Remove "NULL" string values from data table

Greetings,

I have a data table where instead of blank or missing values there is the string value of “NULL”. I know that I can use the string manipulator or rule engine to replace the string NULL values and make them blank but this would be very tedious as this issue plagues my entire data table (which is over 30 columns).

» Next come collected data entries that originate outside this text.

$ cat src/rtl/led_matrix_pkg.sv
// Shared geometry, types and helpers for the 5x7 LED matrix scan logic.
package led_matrix_pkg;

  localparam int MATRIX_COLS = 5;
  localparam int MATRIX_ROWS = 7;
  localparam int FRAME_BITS  = MATRIX_COLS * MATRIX_ROWS;
  localparam int COL_SEL_W   = 3;

  typedef enum logic [1:0] {
    ST_IDLE  = 2'd0,
    ST_BLANK = 2'd1,
    ST_SHOW  = 2'd2
  } scan_state_e;

  typedef logic [FRAME_BITS-1:0]  frame_t;
  typedef logic [MATRIX_ROWS-1:0] row_t;
  typedef logic [MATRIX_COLS-1:0] col_en_t;
  typedef logic [COL_SEL_W-1:0]   col_sel_t;

  // Row-value multiplexer: frame bit index is col*7 + row.
  function automatic row_t row_mux(frame_t frame, col_sel_t sel);
    row_t result;
    case (sel)
      3'd0:    result = frame[0*MATRIX_ROWS +: MATRIX_ROWS];
      3'd1:    result = frame[1*MATRIX_ROWS +: MATRIX_ROWS];
      3'd2:    result = frame[2*MATRIX_ROWS +: MATRIX_ROWS];
      3'd3:    result = frame[3*MATRIX_ROWS +: MATRIX_ROWS];
      3'd4:    result = frame[4*MATRIX_ROWS +: MATRIX_ROWS];
      default: result = '0;
    endcase
    return result;
  endfunction

  function automatic col_en_t col_onehot(col_sel_t sel);
    col_en_t result;
    result = '0;
    if (sel < COL_SEL_W'(MATRIX_COLS)) begin
      result = col_en_t'(1) << sel;
    end
    return result;
  endfunction

endpackage

$ cat src/rtl/led_matrix_scan_ctrl_if.sv
// Frame-update and matrix-drive signals between the status logic and the scan controller.
interface led_matrix_scan_ctrl_if;

  logic                         enable;
  led_matrix_pkg::frame_t       frame_in;
  logic                         frame_load;
  logic                         frame_pending;
  led_matrix_pkg::col_sel_t     col_sel;
  led_matrix_pkg::col_en_t      col_en;
  led_matrix_pkg::row_t         row_data;
  logic                         frame_start;

  // System side: supplies images and the enable, watches the matrix drive.
  modport master (
    output enable,
    output frame_in,
    output frame_load,
    input  frame_pending,
    input  col_sel,
    input  col_en,
    input  row_data,
    input  frame_start
  );

  // Scan controller side.
  modport slave (
    input  enable,
    input  frame_in,
    input  frame_load,
    output frame_pending,
    output col_sel,
    output col_en,
    output row_data,
    output frame_start
  );

endinterface

$ cat src/rtl/led_frame_dbuf.sv
// Shadow/active image pair: loads land in the shadow, swap to active only at a frame boundary.
module led_frame_dbuf
  import led_matrix_pkg::*;
(
  input  logic   clk,
  input  logic   reset,
  input  logic   load_i,
  input  frame_t load_data_i,
  input  logic   swap_i,
  output frame_t active_o,
  output logic   pending_o
);

  frame_t shadow_q, shadow_d;
  frame_t active_q, active_d;
  logic   pending_q, pending_d;

  always_comb begin
    // NOTE: every signal driven here gets a default first, so no path holds a value and no latch is inferred.
    shadow_d  = shadow_q;
    active_d  = active_q;
    pending_d = pending_q;

    if (swap_i && pending_q) begin
      active_d  = shadow_q;
      pending_d = 1'b0;
    end

    // Evaluated after the swap so a load on the swap edge keeps the flag set.
    if (load_i) begin
      shadow_d  = load_data_i;
      pending_d = 1'b1;
    end
  end

  // NOTE: the image registers are reset too, so the matrix powers up dark instead of showing stale bits.
  always_ff @(posedge clk or posedge reset) begin
    if (reset) begin
      shadow_q  <= '0;
      active_q  <= '0;
      pending_q <= 1'b0;
    end else begin
      // NOTE: non-blocking assignments so every register samples the pre-edge values.
      shadow_q  <= shadow_d;
      active_q  <= active_d;
      pending_q <= pending_d;
    end
  end

  assign active_o  = active_q;
  assign pending_o = pending_q;

endmodule

$ cat src/rtl/led_matrix_scan_ctrl.sv
// Column scan controller for the 5x7 matrix: blank/show sequencing with tear-free image updates.
module led_matrix_scan_ctrl
  import led_matrix_pkg::*;
#(
  parameter int SHOW_CYCLES  = 1000,
  parameter int BLANK_CYCLES = 16,
  parameter int NUM_COLS     = MATRIX_COLS
) (
  input logic clk,
  input logic reset,
  led_matrix_scan_ctrl_if.slave bus
);

  localparam int MAX_CYCLES = (SHOW_CYCLES > BLANK_CYCLES) ? SHOW_CYCLES : BLANK_CYCLES;
  localparam int CNT_W      = $clog2(MAX_CYCLES + 1);

  localparam logic [CNT_W-1:0] SHOW_LAST  = CNT_W'(SHOW_CYCLES - 1);
  localparam logic [CNT_W-1:0] BLANK_LAST = CNT_W'(BLANK_CYCLES - 1);
  localparam col_sel_t         LAST_COL   = COL_SEL_W'(NUM_COLS - 1);

  scan_state_e      state_q, state_d;
  col_sel_t         col_q, col_d;
  logic [CNT_W-1:0] cnt_q, cnt_d;
  col_en_t          col_en_q, col_en_d;
  row_t             row_q, row_d;
  logic             frame_start_q, frame_start_d;

  frame_t active;
  logic   pending;
  logic   swap;

  // Swap depends only on the scan position, so it still completes if enable drops on that cycle.
  assign swap = (state_q == ST_SHOW) && (col_q == LAST_COL) && (cnt_q == SHOW_LAST);

  led_frame_dbuf u_dbuf (
    .clk         (clk),
    .reset       (reset),
    .load_i      (bus.frame_load),
    .load_data_i (bus.frame_in),
    .swap_i      (swap),
    .active_o    (active),
    .pending_o   (pending)
  );

  always_comb begin
    state_d       = state_q;
    col_d         = col_q;
    cnt_d         = cnt_q;
    col_en_d      = '0;
    row_d         = '0;
    frame_start_d = 1'b0;

    if (!bus.enable) begin
      state_d = ST_IDLE;
      col_d   = '0;
      cnt_d   = '0;
    end else begin
      case (state_q)
        ST_IDLE: begin
          state_d = ST_BLANK;
          col_d   = '0;
          cnt_d   = '0;
        end
        ST_BLANK: begin
          if (cnt_q == BLANK_LAST) begin
            state_d = ST_SHOW;
            cnt_d   = '0;
          end else begin
            cnt_d = cnt_q + CNT_W'(1);
          end
        end
        ST_SHOW: begin
          if (cnt_q == SHOW_LAST) begin
            state_d = ST_BLANK;
            cnt_d   = '0;
            col_d   = (col_q == LAST_COL) ? '0 : col_q + COL_SEL_W'(1);
          end else begin
            cnt_d = cnt_q + CNT_W'(1);
          end
        end
        default: begin
          state_d = ST_IDLE;
          col_d   = '0;
          cnt_d   = '0;
        end
      endcase
    end

    // Drive values are decoded from the next state so they switch on the same edge as the FSM.
    if (state_d == ST_SHOW) begin
      col_en_d      = col_onehot(col_d);
      row_d         = row_mux(active, col_d);
      frame_start_d = (state_q != ST_SHOW) && (col_d == '0);
    end
  end

  always_ff @(posedge clk or posedge reset) begin
    if (reset) begin
      state_q       <= ST_IDLE;
      col_q         <= '0;
      cnt_q         <= '0;
      col_en_q      <= '0;
      row_q         <= '0;
      frame_start_q <= 1'b0;
    end else begin
      state_q       <= state_d;
      col_q         <= col_d;
      cnt_q         <= cnt_d;
      col_en_q      <= col_en_d;
      row_q         <= row_d;
      frame_start_q <= frame_start_d;
    end
  end

  assign bus.col_sel       = col_q;
  assign bus.col_en        = col_en_q;
  assign bus.row_data      = row_q;
  assign bus.frame_start   = frame_start_q;
  assign bus.frame_pending = pending;

endmodule

$ cat src/flat_wrapper.sv
// flat-port wrapper written by rule: the top's interface ports become plain ports
module led_matrix_scan_ctrl_flat import led_matrix_pkg::*;
#(
  parameter int SHOW_CYCLES  = 1000,
  parameter int BLANK_CYCLES = 16,
  parameter int NUM_COLS     = MATRIX_COLS
)
  (clk, reset, bus_enable, bus_frame_in, bus_frame_load, bus_frame_pending, bus_col_sel, bus_col_en, bus_row_data, bus_frame_start);
  led_matrix_scan_ctrl_if bus_i ();
  input logic clk;
  input logic reset;
  input wire logic [$bits(bus_i.enable)-1:0] bus_enable;
  input wire logic [$bits(bus_i.frame_in)-1:0] bus_frame_in;
  input wire logic [$bits(bus_i.frame_load)-1:0] bus_frame_load;
  output wire logic [$bits(bus_i.frame_pending)-1:0] bus_frame_pending;
  output wire logic [$bits(bus_i.col_sel)-1:0] bus_col_sel;
  output wire logic [$bits(bus_i.col_en)-1:0] bus_col_en;
  output wire logic [$bits(bus_i.row_data)-1:0] bus_row_data;
  output wire logic [$bits(bus_i.frame_start)-1:0] bus_frame_start;
  assign bus_i.enable = bus_enable;
  assign bus_i.frame_in = bus_frame_in;
  assign bus_i.frame_load = bus_frame_load;
  assign bus_frame_pending = bus_i.frame_pending;
  assign bus_col_sel = bus_i.col_sel;
  assign bus_col_en = bus_i.col_en;
  assign bus_row_data = bus_i.row_data;
  assign bus_frame_start = bus_i.frame_start;
  led_matrix_scan_ctrl #(.SHOW_CYCLES(SHOW_CYCLES), .BLANK_CYCLES(BLANK_CYCLES), .NUM_COLS(NUM_COLS)) u_core (.clk(clk), .reset(reset), .bus(bus_i));
endmodule
$ cat config.mk
export PLATFORM = sky130hd
export DESIGN_NAME = led_matrix_scan_ctrl_flat
export DESIGN_NICKNAME = d
export VERILOG_FILES = /design/src/rtl/led_matrix_pkg.sv /design/src/rtl/led_matrix_scan_ctrl_if.sv /design/src/rtl/led_frame_dbuf.sv /design/src/rtl/led_matrix_scan_ctrl.sv /design/src/flat_wrapper.sv
export SDC_FILE = /design/constraint.sdc
export NUM_CORES = 1
export LEC_CHECK = 0
export ABC_CLOCK_PERIOD_IN_PS = 2200
export BUFFER_PORTS_ARGS = -buffer_cell sky130_fd_sc_hd__buf_2
export CAP_MARGIN = 20
export CORE_MARGIN = 4
export CORE_UTILIZATION = 40
export DETAILED_ROUTE_END_ITERATION = 8
export GPL_ROUTABILITY_DRIVEN = 0
export GPL_TIMING_DRIVEN = 0
export PLACE_DENSITY = 0.64
export SYNTH_ARGS = -nofsm -noshare
export SYNTH_HDL_FRONTEND = slang
export SYNTH_HIERARCHICAL = 1
export SYNTH_SLANG_ARGS = --single-unit
$ cat constraint.sdc
create_clock -name clk -period 2.2 [get_ports clk]
set_clock_uncertainty 0.1 [all_clocks]
set_input_delay 0.33 -clock clk [delete_from_list [all_inputs] [get_ports clk]]
set_output_delay 0.33 -clock clk [all_outputs]
set_load 0.01 [all_outputs]
==> results of run 1 <==
-- layout by cell type, fill, tap and decap left out, types with 11 or more instances in the layout --
cell      netlist  final
dfrtp_1        99     95
buf_2           1     54
mux2_2         40     40
buf_4           2     38
mux2_4         30     30
nor2_1         17     15
nand2_1        14     12
clkbuf_8        0     11
buf_6           8     11
mux2i_1        14     11
-- flip-flops by register name (all words and copies together), names as in the netlist --
signal                   count
u_core/bus.row_data          7
u_core/u_dbuf/active_o      35
u_core/state_q               2
u_core/bus.col_sel           3
u_core/bus.frame_start       1
u_core/u_dbuf/pending_o      1
u_core/u_dbuf/shadow_q      35
u_core/cnt_q                10
u_core/bus.col_en            5
-- final cells by class --
type / instances / share of cell area, %
buffer: 11 / 2.63
sequential: 99 / 42.8
clock buffer: 12 / 2.50
timing repair buffer: 103 / 12.6
clock inverter: 4 / 0.539
inverter: 12 / 0.842
tap: 140 / 3.02
multi-input combinational: 188 / 35.0
-- worst max path at each step --
stage	from	slack, ns	endpoint
floorplan	u_core/cnt_q[0]$_DFF_PP0_	-0.06	u_core/bus.row_data[0]$_DFF_PP0_
global route	u_core/cnt_q[9]$_DFF_PP0_	-0.31	u_core/bus.row_data[2]$_DFF_PP0_
CTS	u_core/cnt_q[0]$_DFF_PP0_	-0.19	u_core/bus.row_data[2]$_DFF_PP0_
finish	u_core/cnt_q[9]$_DFF_PP0_	-0.23	u_core/bus.row_data[2]$_DFF_PP0_
detailed placement	u_core/state_q[0]$_DFF_PP0_	-0.48	u_core/bus.row_data[2]$_DFF_PP0_
global placement	u_core/cnt_q[0]$_DFF_PP0_	-0.46	u_core/bus.col_en[3]$_DFF_PP0_
-- cells in the mapped netlist (3+ instances only) --
library cell  instances
ha_1                  7
nand3_1               3
inv_1                12
mux2i_1              14
and3_1                4
a21boi_2              6
mux2_4               30
xnor2_1               6
buf_6                 8
nor2_1               17
dfrtp_1              99
o22a_1                8
clkbuf_1              3
nand2_1              14
mux2_2               40
-- stage by stage --
step	hold WS [ns]	setup TNS [ns]	cell area (µm²)	setup WS [ns]	power, µW
final	0.0864	-8.85	5800	-0.228	3230
after global routing	0.0599	-12.13	5800	-0.312	3390
after CTS	0.0701	-6.89	5610	-0.194	3270
after detailed placement	0.369	-13.87	4990	-0.480	2160
after global placement	0.386	-12.40	4950	-0.459	2140
after floorplan	0.295	-0.426	4510	-0.0578	2080
-- critical path, delay by kind of cell (launching register included) --
kind                   cells  cell delay, ns
muxes                      1            0.24
AOI/OAI and AO/OA          4            1.01
DFF                        1            0.47
and+or+nand+nor            1            0.19
buffers and inverters      2            0.30
-- power groups by stage --
| stage | sequential, µW | clock (µW) | combinational, µW |
|---|---|---|---|
| floorplan | 1940 | 0 | 131 |
| global placement | 1960 | 0 | 184 |
| detailed placement | 1960 | 0 | 199 |
| CTS | 1920 | 1130 | 216 |
| global route | 1930 | 1210 | 243 |
| finish | 1920 | 1090 | 217 |
-- kinds of logic after synthesis --
group	after synthesis
flops	99
simple gates	58
mux	84
xor+xnor	8
buf+inv	26
compound gates	31
fa+ha+maj	7
-- metal layers --
| metal | track usage (%) | share of wire [%] | vias to the layer above | routed length, µm |
|---|---|---|---|---|
| met1 | 21.8 | 44 | 1456 | 4510 |
| li1 | - | - | 1323 | - |
| met2 | 27.7 | 51 | 58 | 5230 |
| met4 | 5.13 | 1.2 | 0 | 119 |
| met5 | 0 | 0 | - | 0 |
| met3 | 4.19 | 4.3 | 10 | 442 |
-- repair_timing --
| action | in CTS | in global routing |
|---|---|---|
| pin swaps | 17 | 8 |
| endpoints found under the setup margin | 48 | 57 |
| cloned | 2 | 1 |
| setup buffers | 28 | 15 |
| hold endpoints to repair | 31 | 0 |
| gates resized for setup | 45 | 21 |
| hold buffers | 1 | 0 |
==> impl_metrics.toml, run 1 <==
[synthesis]
synth-xor-area-share_pct = 1.57
synth_top_family_by_area = "multiplexers"
ys_seq_elements = 99
synthArstFlopShare_pct = 100
yosys.area_share.simple_pct = 7.40
synth-edff-count = 0
ys.warnings.count = 6
synth-compound-area-share_pct = 6.50
syn_inst = 313
synth_adder_area_share_pct = 1.96
syn_area_um2 = 4460
syn_nets = 359
avgSynthCellArea_um2 = 14.3
synth_area_leaders = "dfrtp_1 (56%), mux2_2 (10%), mux2_4 (10%)"
synth.yosys.seq_area_share_pct = 55.5
synth_top_area_share_pct = 55.5
synth_top_flop_cell = "dfrtp_1"
ys_types = 51
synth_top_area_cell = "dfrtp_1"
synthMuxAreaShare_pct = 23.3

[job]
maxCapViolations = 0

[die]
initial_core_util_pct = 41.0
io_pins = 56
die_h_um = 114
row_count = 38
die_width_um = 114
die_area_um2 = 12900
core_um2 = 10900

[sta]
rsz0062_at_grt = "yes"
worst_pin_slew_ns = 0.687
slew_headroom_pct = 54.2
fmax_mhz = 412
final_hold_viol_count = 0
period_needed_ns = 2.43
slew_violations = 0
finalCritPeriodShare_pct = 110
finalSetupViolations = 48
worst_slack_ns = -0.228

[min_path]
min_to = "u_core/u_dbuf/shadow_q[33]$_DFFE_PP0P_"
hold_depth = 2
min_path_type = "in -> reg"
hold_start = "bus_frame_in[33]"

[pwr]
comb_power_share_pct = 6.7
p_per_area_nw_per_um2 = 557
swShare_pct = 24.1
seqPwrFrac_pct = 59.5
ir_drop_mv = 0.479
power.leakage_uw = 0.00279
p_sw_uw = 780
clkPwrFrac_pct = 33.8
intPower_uw = 2450

[detailed_routing]
drc_errors = 0
dr_total_vias = 2847
routed_wl_mm = 10.3
drt-pass1-iter-count = 4
vias_per_cell = 5.00
antenna_left = 0
drtIter0Drc = 83
wl_per_cell_um = 18.1

[clock_network]
insertion_delay_ns = 0.36
htreeDepth = 3
cts_tree = "yes"
cts_buffers = 9
cts_root_buf = "clkbuf_8"
cts_sinks = 99
path_clk_slew_ns = 0.10
clockBufferDepth = 2

[status]
violations = "negative setup slack"
outcome = "finished with violations"

[cells_and_area]
multi_input_area_um2 = 2030
final_core_util_pct = 53.3
antenna_cells = 0
nNetsFinal = 470
final_layout_size_suffix_gt1_share_pct = 57.1
nFillCells = 921
regArea_um2 = 2480
instances_no_fill = 569
area_delta_synth_final_pct = 29.9

[worst_setup_path]
cpMaxStageDelayCell = "o41a_1"
cp.arrival_ns = 2.59
r2r-end = "u_core/bus.row_data[2]$_DFF_PP0_"
slowest_delay_ns = 0.49
crit_fanout = 6
r2r_slack_ns = -0.23
path_class = "reg -> reg"
r2r_start = "u_core/cnt_q[9]$_DFF_PP0_"
r2r_cells = 8
end_kind = "flop"
crit_required_ns = 2.36
crit_path_cell_trace = "nand2_2, o41a_1, a211oi_4, buf_6, buf_12, mux2i_4, o22a_1, a21boi_2"
critPathLaunchType = "flop"

[global_routing]
grt_pass1_wl_mm = 16.5
grt.overflow.total = 0
antenna_found_initial = 0
grt_max_degree = 43
track_usage_pct = 16.8
grt_pass1_vias = 3084

[placed_design]
port_buffers = 54
dp_cells = 509
hpwl_mm = 6.43
Power figures use the tool's default switching activity.
==> inputs of run 2 (changes only) <==
CTS_BUF_LIST = sky130_fd_sc_hd__clkbuf_8   (was unset)
SKIP_CTS_REPAIR_TIMING = 1   (was unset)
==> run 2 against run 1 <==
Combinational power down 6%. Register-to-register slack about the same. The flow still finishes with violations (negative setup slack). Highest routed layer unchanged. Via count down 6.1%. Critical path type unchanged. Sequential cell count unchanged.
==> impl_metrics.toml, run 2 (synthesis gave the netlist of run 1 again) <==
[status]
outcome = "finished with violations"
violations = "negative setup slack"

[sta]
slew_headroom_pct = 55.0
rsz0062_at_grt = "yes"
final_hold_viol_count = 0
slew_violations = 0
finalSetupViolations = 43
period_needed_ns = 2.43
worst_pin_slew_ns = 0.675
fmax_mhz = 411
worst_slack_ns = -0.231
finalCritPeriodShare_pct = 110

[job]
maxCapViolations = 0

[placed_design]
pre_cts_slack_ns = -0.480
port_buffers = 54
hpwl_mm = 6.43

[global_routing]
track_usage_pct = 15.0
grt_max_degree = 43
grt_pass1_vias = 2868
antenna_found_initial = 0
grt_pass1_wl_mm = 14.9
grt.overflow.total = 0

[detailed_routing]
wl_per_cell_um = 17.1
vias_per_cell = 4.97
drc_errors = 0
dr_total_vias = 2672
antenna_left = 0
drt-pass1-iter-count = 4
drtIter0Drc = 92
routed_wl_mm = 9.22

[cells_and_area]
antenna_cells = 0
final_common_cell = "dfrtp_1"
area_delta_synth_final_pct = 20.8
layout_common_cells = "dfrtp_1 (98), buf_2 (55), mux2_2 (40)"
nNetsFinal = 439
final_layout_size_suffix_gt1_share_pct = 50.8

[worst_setup_path]
cp-startpoint = "u_core/state_q[0]$_DFF_PP0_"
crit_fanout = 5
end_kind = "flop"
cp.arrival_ns = 2.59
cpMaxStageDelayCell = "dfrtp_1"
r2r_cells = 10
r2r_slack_ns = -0.23
r2r_start = "u_core/state_q[0]$_DFF_PP0_"
cpMostUsedCell = "buf_6"
path_class = "reg -> reg"
slowest_delay_ns = 0.42
critPathLaunchType = "flop"
crit_required_ns = 2.36
r2r-end = "u_core/bus.row_data[6]$_DFF_PP0_"
crit_path_cell_trace = "inv_2, ha_4, buf_6, nand2_2, o41a_1, a211oi_4, buf_6, mux2i_4, o22a_1, a21boi_2"

[clock_network]
insertion_delay_ns = 0.36
htreeDepth = 3
cts_root_buf = "clkbuf_8"
cts_buffers = 9
cts_sinks = 99
cts_tree = "yes"
path_clk_slew_ns = 0.09
clockBufferDepth = 2

[pwr]
power.leakage_uw = 0.00256
p_per_area_nw_per_um2 = 593
power_uw = 3200
ir_drop_mv = 0.469

[die]
row_count = 38
die_h_um = 114
core_um2 = 10900
initial_core_util_pct = 41.0
io_pins = 56
die_area_um2 = 12900
die_width_um = 114

[min_path]
hold_start = "bus_frame_in[7]"
hold_depth = 2
min_path_type = "in -> reg"
min_to = "u_core/u_dbuf/shadow_q[7]$_DFFE_PP0P_"
==> run 2: worst max path at each step <==
stage / slack (ns) / to / cells after the start
CTS: -0.52 / u_core/bus.col_en[3]$_DFF_PP0_ / 9
global placement: -0.46 / u_core/bus.col_en[3]$_DFF_PP0_ / 9
floorplan: -0.06 / u_core/bus.row_data[0]$_DFF_PP0_ / 8
detailed placement: -0.48 / u_core/bus.row_data[2]$_DFF_PP0_ / 10
finish: -0.23 / u_core/bus.row_data[6]$_DFF_PP0_ / 10
global route: -0.36 / u_core/bus.row_data[6]$_DFF_PP0_ / 10
==> run 2: cell type report <==
type | count | area, µm²
fillers | 969 | 5500
flip-flops and latches | 99 | 2480
multi-input cells | 188 | 1970
repair buffers | 71 | 418
well taps | 140 | 175
clock buffers | 10 | 138
plain buffers | 12 | 125
inverters | 12 | 48.8
clock inverters | 6 | 38.8
==> run 2: worst max-delay path, delay by kind of cell, from the launching register on <==
kind,cells,cell delay [ns]
fa+ha+maj,1,0.12
simple gates,1,0.04
mux,1,0.25
buf+inv,3,0.40
flops,1,0.42
compound gates,4,0.98
==> run 2: per-layer routing <==
| metal | GRT usage [%] | vias to the layer above | wire length (µm) |
|---|---|---|---|
| met2 | 24.0 | 55 | 4490 |
| met1 | 20.0 | 1348 | 4210 |
| met5 | 0 | - | 0 |
| li1 | - | 1259 | - |
| met4 | 4.73 | 0 | 121 |
| met3 | 3.87 | 10 | 397 |
==> run 2: where the power goes <==
| group | internal [µW] | switching, µW | total [µW] |
|---|---|---|---|
| combinational | 108 | 97.1 | 205 |
| sequential | 1880 | 38.5 | 1920 |
| clock | 443 | 629 | 1070 |
==> run 2: stage by stage <==
step / std cells / hold slack [ns] / TNS (ns) / cell area [µm²] / utilization, %
floorplan: 313 / 0.295 / -0.426 / 4510 / -
global placement: 507 / 0.386 / -12.40 / 4950 / 45.5
detailed placement: 509 / 0.369 / -13.87 / 4990 / 45.8
CTS: 525 / -0.0354 / -15.00 / 5160 / 47.4
global route: 538 / 0.0630 / -11.27 / 5390 / 49.5
finish: 538 / 0.0860 / -7.46 / 5390 / 49.5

Is there anything I can do to transform all the instances of a NULL string value using one tool or method?

Thanks,
Chim

Hey @chimdee,

Here’s an example using the String Manipulation (Multi Column) node to perform a string manipulation task across multiple columns at once:

data normalization.knwf (6.7 KB)

image

You can use manual or wildcard selection inside the String Manipulation (Multi Column) node to pick which columns are processed. Alternatively, you could add a Column Filter node and utilize the “Type Selection” option to only process String columns (as an example).

Cheers,

@sjporter

2 Likes

Thank you so much for the response. I was not aware of the String Manipulator (multi column) tool. I have tried using the example that you posted but I keep getting the following error. Any advice you could provide to help with this error would be appreciated.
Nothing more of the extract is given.